* REQUIRED ACTION
Every line of the material below that contains the string "placement" must appear in the answer.

☆ ☆ ☆ ☆

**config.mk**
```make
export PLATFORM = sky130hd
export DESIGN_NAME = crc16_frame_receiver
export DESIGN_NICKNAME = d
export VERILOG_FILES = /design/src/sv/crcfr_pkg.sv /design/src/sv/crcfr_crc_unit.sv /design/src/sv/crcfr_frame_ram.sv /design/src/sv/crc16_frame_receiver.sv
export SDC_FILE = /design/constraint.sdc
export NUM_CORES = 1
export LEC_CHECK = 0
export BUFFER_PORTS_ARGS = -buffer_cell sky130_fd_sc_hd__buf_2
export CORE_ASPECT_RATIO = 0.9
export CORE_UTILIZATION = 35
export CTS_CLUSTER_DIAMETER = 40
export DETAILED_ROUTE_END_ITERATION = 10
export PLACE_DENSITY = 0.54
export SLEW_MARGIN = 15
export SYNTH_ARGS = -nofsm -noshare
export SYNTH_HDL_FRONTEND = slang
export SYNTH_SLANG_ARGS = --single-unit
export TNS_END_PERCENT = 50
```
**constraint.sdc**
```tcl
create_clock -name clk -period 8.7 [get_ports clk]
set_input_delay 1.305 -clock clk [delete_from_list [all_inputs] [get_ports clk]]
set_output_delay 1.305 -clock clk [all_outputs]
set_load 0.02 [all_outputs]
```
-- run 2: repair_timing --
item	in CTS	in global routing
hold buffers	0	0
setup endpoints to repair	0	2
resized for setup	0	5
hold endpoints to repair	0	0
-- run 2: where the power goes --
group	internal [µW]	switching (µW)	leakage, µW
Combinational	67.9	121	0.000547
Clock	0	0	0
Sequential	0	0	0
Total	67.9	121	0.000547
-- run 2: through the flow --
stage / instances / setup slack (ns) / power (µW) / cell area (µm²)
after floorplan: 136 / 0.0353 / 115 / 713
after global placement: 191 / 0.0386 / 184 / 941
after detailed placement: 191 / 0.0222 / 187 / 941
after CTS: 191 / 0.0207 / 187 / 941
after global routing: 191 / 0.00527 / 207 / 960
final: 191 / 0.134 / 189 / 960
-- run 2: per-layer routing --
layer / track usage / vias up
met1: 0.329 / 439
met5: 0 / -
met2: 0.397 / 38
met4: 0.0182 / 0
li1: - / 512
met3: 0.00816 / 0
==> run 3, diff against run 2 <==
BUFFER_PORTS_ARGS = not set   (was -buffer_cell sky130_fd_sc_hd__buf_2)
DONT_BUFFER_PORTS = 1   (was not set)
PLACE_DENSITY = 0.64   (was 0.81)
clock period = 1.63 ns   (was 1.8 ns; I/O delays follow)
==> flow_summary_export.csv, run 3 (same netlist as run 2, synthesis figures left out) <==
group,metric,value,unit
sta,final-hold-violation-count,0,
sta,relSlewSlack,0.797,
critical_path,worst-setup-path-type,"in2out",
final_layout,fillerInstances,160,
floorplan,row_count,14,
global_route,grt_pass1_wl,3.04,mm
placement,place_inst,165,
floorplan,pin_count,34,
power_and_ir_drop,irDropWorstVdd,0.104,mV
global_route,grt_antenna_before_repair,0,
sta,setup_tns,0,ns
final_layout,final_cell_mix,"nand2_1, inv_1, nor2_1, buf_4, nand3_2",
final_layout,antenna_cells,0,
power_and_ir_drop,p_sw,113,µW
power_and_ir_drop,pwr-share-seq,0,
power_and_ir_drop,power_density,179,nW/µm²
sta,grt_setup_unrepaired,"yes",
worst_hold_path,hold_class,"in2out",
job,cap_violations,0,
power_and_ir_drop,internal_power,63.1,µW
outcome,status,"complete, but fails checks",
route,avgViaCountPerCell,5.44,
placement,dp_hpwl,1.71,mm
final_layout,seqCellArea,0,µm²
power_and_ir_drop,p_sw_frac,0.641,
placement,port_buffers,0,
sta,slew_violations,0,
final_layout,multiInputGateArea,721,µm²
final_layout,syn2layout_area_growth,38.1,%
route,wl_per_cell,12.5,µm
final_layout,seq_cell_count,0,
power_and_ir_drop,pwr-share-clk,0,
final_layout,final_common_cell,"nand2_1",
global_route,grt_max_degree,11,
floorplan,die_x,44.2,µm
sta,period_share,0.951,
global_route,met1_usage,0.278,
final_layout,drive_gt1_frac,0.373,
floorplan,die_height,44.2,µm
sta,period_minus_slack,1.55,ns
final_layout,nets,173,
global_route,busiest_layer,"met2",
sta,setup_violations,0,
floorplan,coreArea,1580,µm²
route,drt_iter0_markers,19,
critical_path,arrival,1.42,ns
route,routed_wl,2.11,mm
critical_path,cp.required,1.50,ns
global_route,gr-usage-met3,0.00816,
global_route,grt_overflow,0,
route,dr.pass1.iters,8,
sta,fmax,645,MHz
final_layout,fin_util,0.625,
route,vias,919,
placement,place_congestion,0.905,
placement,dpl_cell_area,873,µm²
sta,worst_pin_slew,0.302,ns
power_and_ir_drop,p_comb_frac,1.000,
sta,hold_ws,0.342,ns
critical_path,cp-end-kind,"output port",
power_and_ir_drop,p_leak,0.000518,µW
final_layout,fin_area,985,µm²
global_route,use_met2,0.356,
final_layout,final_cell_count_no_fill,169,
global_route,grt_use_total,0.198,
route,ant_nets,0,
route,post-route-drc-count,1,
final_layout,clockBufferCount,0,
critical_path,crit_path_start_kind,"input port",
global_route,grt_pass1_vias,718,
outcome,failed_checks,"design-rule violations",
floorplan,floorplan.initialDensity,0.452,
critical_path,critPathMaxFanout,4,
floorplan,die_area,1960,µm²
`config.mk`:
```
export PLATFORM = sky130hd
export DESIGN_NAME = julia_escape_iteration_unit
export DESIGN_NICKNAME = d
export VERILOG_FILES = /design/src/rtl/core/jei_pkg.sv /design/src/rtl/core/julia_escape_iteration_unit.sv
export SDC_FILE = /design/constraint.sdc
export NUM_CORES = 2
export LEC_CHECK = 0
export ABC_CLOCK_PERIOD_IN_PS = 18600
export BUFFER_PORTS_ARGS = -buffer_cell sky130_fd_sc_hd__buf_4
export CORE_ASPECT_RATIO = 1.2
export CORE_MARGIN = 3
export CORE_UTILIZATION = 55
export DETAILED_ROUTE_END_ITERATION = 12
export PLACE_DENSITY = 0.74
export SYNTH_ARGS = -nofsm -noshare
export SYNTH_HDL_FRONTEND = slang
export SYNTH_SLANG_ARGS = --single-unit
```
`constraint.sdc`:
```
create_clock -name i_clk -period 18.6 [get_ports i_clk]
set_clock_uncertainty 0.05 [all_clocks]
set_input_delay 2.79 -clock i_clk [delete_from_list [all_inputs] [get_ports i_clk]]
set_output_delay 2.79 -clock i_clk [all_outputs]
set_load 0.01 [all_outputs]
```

☆ ☆ ☆ ☆

* RESPONSE TO THIS TASK
after global placement: 191 / 0.0386 / 184 / 941
after detailed placement: 191 / 0.0222 / 187 / 941
placement,place_inst,165,
placement,dp_hpwl,1.71,mm
placement,port_buffers,0,
placement,place_congestion,0.905,
placement,dpl_cell_area,873,µm²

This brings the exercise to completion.